コロナ5類 流行の実態知る目安に 「報告数×50」で感染者数の推計可能 長崎県公表のデータ分析 

 「新型コロナ(ウイルス感染症)が5類になって流行の実態が分からない。対策の参考にするためにも感染者がどのくらいなのかを知りたい」。7月下旬、長崎新聞の情報窓口「ナガサキポスト」に80代の男性読者から連絡があった。同じような問い合わせは5類移行後、複数の人から寄せられている。取材班は公開されているデータを分析。県が毎週公表している「定点当たりの報告数」を50倍すると、1日当たりの感染者に近い数字になることが分かった。

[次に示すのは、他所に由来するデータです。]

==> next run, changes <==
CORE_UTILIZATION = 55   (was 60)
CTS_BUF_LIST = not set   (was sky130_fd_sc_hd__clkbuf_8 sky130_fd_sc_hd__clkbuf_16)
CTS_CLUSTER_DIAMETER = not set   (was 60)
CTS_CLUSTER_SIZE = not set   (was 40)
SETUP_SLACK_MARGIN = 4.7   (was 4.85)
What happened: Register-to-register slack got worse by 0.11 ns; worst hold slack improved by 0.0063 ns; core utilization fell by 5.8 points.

 例えば県が3日に公表した7月24~30日の報告数は30.29人。つまり24日の週は1日当たりの感染者が1500人前後と推計できる。県感染症対策室の担当者はこの算出方法について「目安にはなると思う」とした上で、「各保健所ごとに公表している報告数や他県の報告数には当てはまらないので注意してほしい」と話した。
 新型コロナウイルス感染症の「5類」移行に合わせ、県は5類移行前の昨年11月21日~5月7日の24週分について、「過去の感染者数を定点医療機関あたりの報告数に換算した値」としてホームページに公表している。長崎新聞社はこの値が、現在の流行状況の参考になることに着目した。

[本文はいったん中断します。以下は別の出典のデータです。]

This design comes from an exercise in tuning for small area, a short achievable clock period and few clock cycles per item on the open sky130 flow, not from production work.
Function was checked by simulation only, so behaviour that the tests miss may differ from the original.
Power and IR drop assume default switching activity.

Design preemptive_priority_scheduler_top, start of the top module:
module preemptive_priority_scheduler_top
#(
    parameter int TASK_SLOTS = 16
) (
    input  logic      i_clk,
    input  logic      i_rst_n,
    input  logic      i_in_valid,
    output logic      o_in_ready,
    input  logic [44:0]  i_in_item,
    output logic         o_out_valid,
    input  logic         i_out_ready,
    output logic [166:0] o_out_item
);
Size: ~6000 cells after synthesis, ~1600 flip-flops, ~75000 um^2 of cells after synthesis.
==> flow/config.mk <==
export PLATFORM = sky130hd
export DESIGN_NAME = preemptive_priority_scheduler_top
export DESIGN_NICKNAME = preemptive_priority_scheduler_top
export VERILOG_FILES = /design/flow/design.v
export SDC_FILE = /design/flow/constraint.sdc
export NUM_CORES = 4
export LEC_CHECK = 0
export CAP_MARGIN = 20
export CORE_MARGIN = 2
export CORE_UTILIZATION = 45
export SETUP_SLACK_MARGIN = 3.3
export SLEW_MARGIN = 20
==> flow/constraint.sdc <==
create_clock -name core_clock -period 6.0 [get_ports {i_clk}]
set_input_delay 1.2000 -clock core_clock [delete_from_list [all_inputs] [get_ports {i_clk}]]
set_output_delay 1.2000 -clock core_clock [all_outputs]
set_load 0.01 [all_outputs]
run.sh (not shown) runs the stock make flow with config.mk's settings and CLKGATE_MAP_FILE= SYNTH_SCRIPT=/design/flow/synth_recipe.tcl, a recipe that flattens the netlist after the stock synthesis.
Testbench counts at the start, summed over its fixed seeds: cycles 12,832, items 8,334.
Change:
Settings changed: SETUP_SLACK_MARGIN 3.3 to 2.9, TNS_END_PERCENT from default to 10.
The changed run ran to the end with no violations.
Wire length went down by a few percent.
Maximum frequency hardly moves.
Total power went down by a few percent.
Worst hold slack loses 0.0077 ns.
Via count went down by a few percent.
Non-clock buffer count went down by 341.
Design area went down by a little under a tenth.
Die area is unchanged.
First-iteration DRC count went down by a few percent.
Sequential power is about the same.
Sequential share of layout area went up by 3.7 points.
Change:
==> flow/flow/run.sh (new file) <==
#!/bin/bash
# Standard layout, with the port buffers made of plain buffers (buf_2, which
# the resizer may upsize) instead of the default delay-buffer cell.
set -e
export BUFFER_PORTS_ARGS="-buffer_cell sky130_fd_sc_hd__buf_2"
bash standard.sh > standard.log 2>&1
==> flow/standard.sh (new file) <==
#!/bin/bash
# synth_recipe.tcl (not shown) runs the flow's synth.tcl, then flattens the netlist and writes it again
# the make line also repeats each setting of config.mk as NAME=value (left out here)
make -C /OpenROAD-flow-scripts/flow DESIGN_CONFIG=/design/flow/config.mk WORK_HOME=/design/flow/orfs CLKGATE_MAP_FILE= SYNTH_SCRIPT=/design/flow/synth_recipe.tcl "${@:-finish}"
Settings changed: SETUP_SLACK_MARGIN 2.9 to 3.3.
removed: flow/run.sh
The new run produced a clean layout.
Final cell count increases by 2.1%.
Clock-buffer cell count decreases by 4.
Core utilization increases by 0.83 points.
Final area increases by 1.6%.
First-iteration DRC count decreases by 0.71%.
Setup slack got worse by 0.041 ns.
Total power increases by 0.40%.
Die area is unchanged.
Sequential power hardly moves.
Maximum frequency decreases by 1.2%.
Hold slack improved by 0.0069 ns.
Change:
==> flow/run.sh (new file) <==
#!/bin/bash
# synth_recipe.tcl (not shown) runs the flow's synth.tcl, then flattens the netlist and writes it again
# the make line also repeats each setting of config.mk as NAME=value (left out here)
make -C /OpenROAD-flow-scripts/flow DESIGN_CONFIG=/design/flow/config.mk WORK_HOME=/design/flow/orfs CLKGATE_MAP_FILE= SYNTH_SCRIPT=/design/flow/synth_recipe.tcl finish
Settings changed: SETUP_SLACK_MARGIN 3.3 to 3.6, TNS_END_PERCENT 10 to 5.
removed: flow/flow/run.sh
removed: flow/standard.sh
=> Global-route usage is lower by 0.40 points. First-iteration DRC count is higher by about 2.7%. Worst setup slack stays flat. Non-clock buffer count is higher by 43. Combinational power is higher by 12%. Utilization is higher by 1.6 points. Final cell count is higher by about 0.3%.
Change:
Settings changed: CAP_MARGIN 20 to 5, SETUP_SLACK_MARGIN 3.6 to 3.3, SLEW_MARGIN 20 to 5, TNS_END_PERCENT 5 to 10.
Result:
- via count is lower by 1.3%
- count of clock-buffer cells in the layout is lower by 10
- die area does not change
- first-iteration DRC count is lower by 3.6%
Change:
Settings changed: SETUP_SLACK_MARGIN 3.3 to 2.9.
The new run completed without violations.
Wire length shrinks slightly.
Setup slack gets worse by 0.059 ns.
Register-to-register slack got worse by 0.06 ns.
Clock-buffer cell count stays the same.
Area after synthesis stays the same.
Power came out lower slightly.
Synthesized cell count is unchanged.
Global-route usage went down by 0.38 points.
Sequential cell count does not change.

* * *

preemptive_priority_scheduler_top again, from the RTL that the note above started with.
Settings: LEC_CHECK=0, CAP_MARGIN=20, CORE_MARGIN=2, CORE_UTILIZATION=45, SETUP_SLACK_MARGIN=2.7, SLEW_MARGIN=20, TNS_END_PERCENT=10; clock period 6.0 ns.
Stock flow here: none of the scripts above is used.
Testbench counts at the start, summed over its fixed seeds: cycles 12,832, items 8,334.
Change:
SETUP_SLACK_MARGIN = 3.3   (was 2.7)
After rerunning:
- The new run went through all stages and came out clean
- non-clock buffer count rises by 163
- synthesized cell count stays the same
- synthesized area does not change
- clock power barely changes
- power came out higher by 2.6%

[port drivers added, routing unchanged]
The flow's constraints put no driver on any port. The routed layouts listed below were extracted and timed again, unchanged, in two steps. Step 1 (the two cells are an assumption about what drives the block):
set clk [get_ports {i_clk}]
set_driving_cell -lib_cell sky130_fd_sc_hd__clkbuf_16 $clk
set_driving_cell -lib_cell sky130_fd_sc_hd__buf_2 [delete_from_list [all_inputs] $clk]
Step 2 also shifts input and output timing later by t, the mid clock arrival at the registers, as if the neighbouring blocks saw the same clock. a / b / c = ideal / step 1 / step 2; a / b = the first two.
| run | t (ns) | slack for setup (ns) | latest minus earliest clock arrival (ns) | worst slew at a driven data input, ns | cell pins on the clock port's net |
|---|---|---|---|---|---|
| the first run of note 1 | 0.875 | 2.722 / 2.722 / 2.538 | 0.034 / 0.035 | 0.05 | 1 |
| the second run of note 1 | 0.891 | 2.713 / 2.710 / 2.706 | 0.069 / 0.069 | 0.06 | 1 |
| the third run of note 1 | 0.898 | 2.672 / 2.672 / 2.672 | 0.034 / 0.034 | 0.05 | 1 |
| the fourth run of note 1 | 0.897 | 2.672 / 2.672 / 2.672 | 0.069 / 0.069 | 0.06 | 1 |
| the fifth run of note 1 | 0.891 | 2.744 / 2.744 / 2.697 | 0.079 / 0.078 | 0.06 | 1 |
| the sixth run of note 1 | 0.895 | 2.685 / 2.604 / 2.684 | 0.078 / 0.077 | 0.06 | 1 |
| the first run of note 2 | 0.897 | 2.649 / 2.614 / 2.649 | 0.071 / 0.071 | 0.06 | 1 |
| the second run of note 2 | 0.897 | 2.669 / 2.669 / 2.669 | 0.069 / 0.069 | 0.06 | 1 |
After both steps every run listed still meets setup and hold. The setup slack of the first run of note 1, which loses most, moves by 0.000 ns with the drivers and by -0.184 ns with both steps.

 例えば昨年12月12日から1週間の感染者数(実数)は約1万500人で1日当たり約1500人になる。これを県が報告数に換算した値(この週は31.13人)で割ると「48」(以降、小数点以下を四捨五入)。この方法で全24週分の値を求めたところ、平均値は「49」。22週は「40~60」に収まり、「66」と「39」の週もあった。この結果から報告数を50倍すると1日の感染者数に近い数値になり、ほぼ40~60倍の範囲に収まると推計される。
 インフルエンザの場合、報告数10で「注意報」、30で「警報」という基準があるが、新型コロナにはない。同対策室によると、全国知事会を通じて同じような基準を設けられないか国に要望しているが、現時点では示されていないという。

◎ズーム・定点当たりの報告数

 対象となる感染症について、定点医療機関から報告された感染者数を定点数で割った値。新型コロナウイルス感染症は5月8日に法律上の「5類」に移行。全数把握から定点把握に変わった。県内では70の定点医療機関が毎週、県に感染者数を報告。県は総数を70で割った数値を定点当たりの報告数として公表している。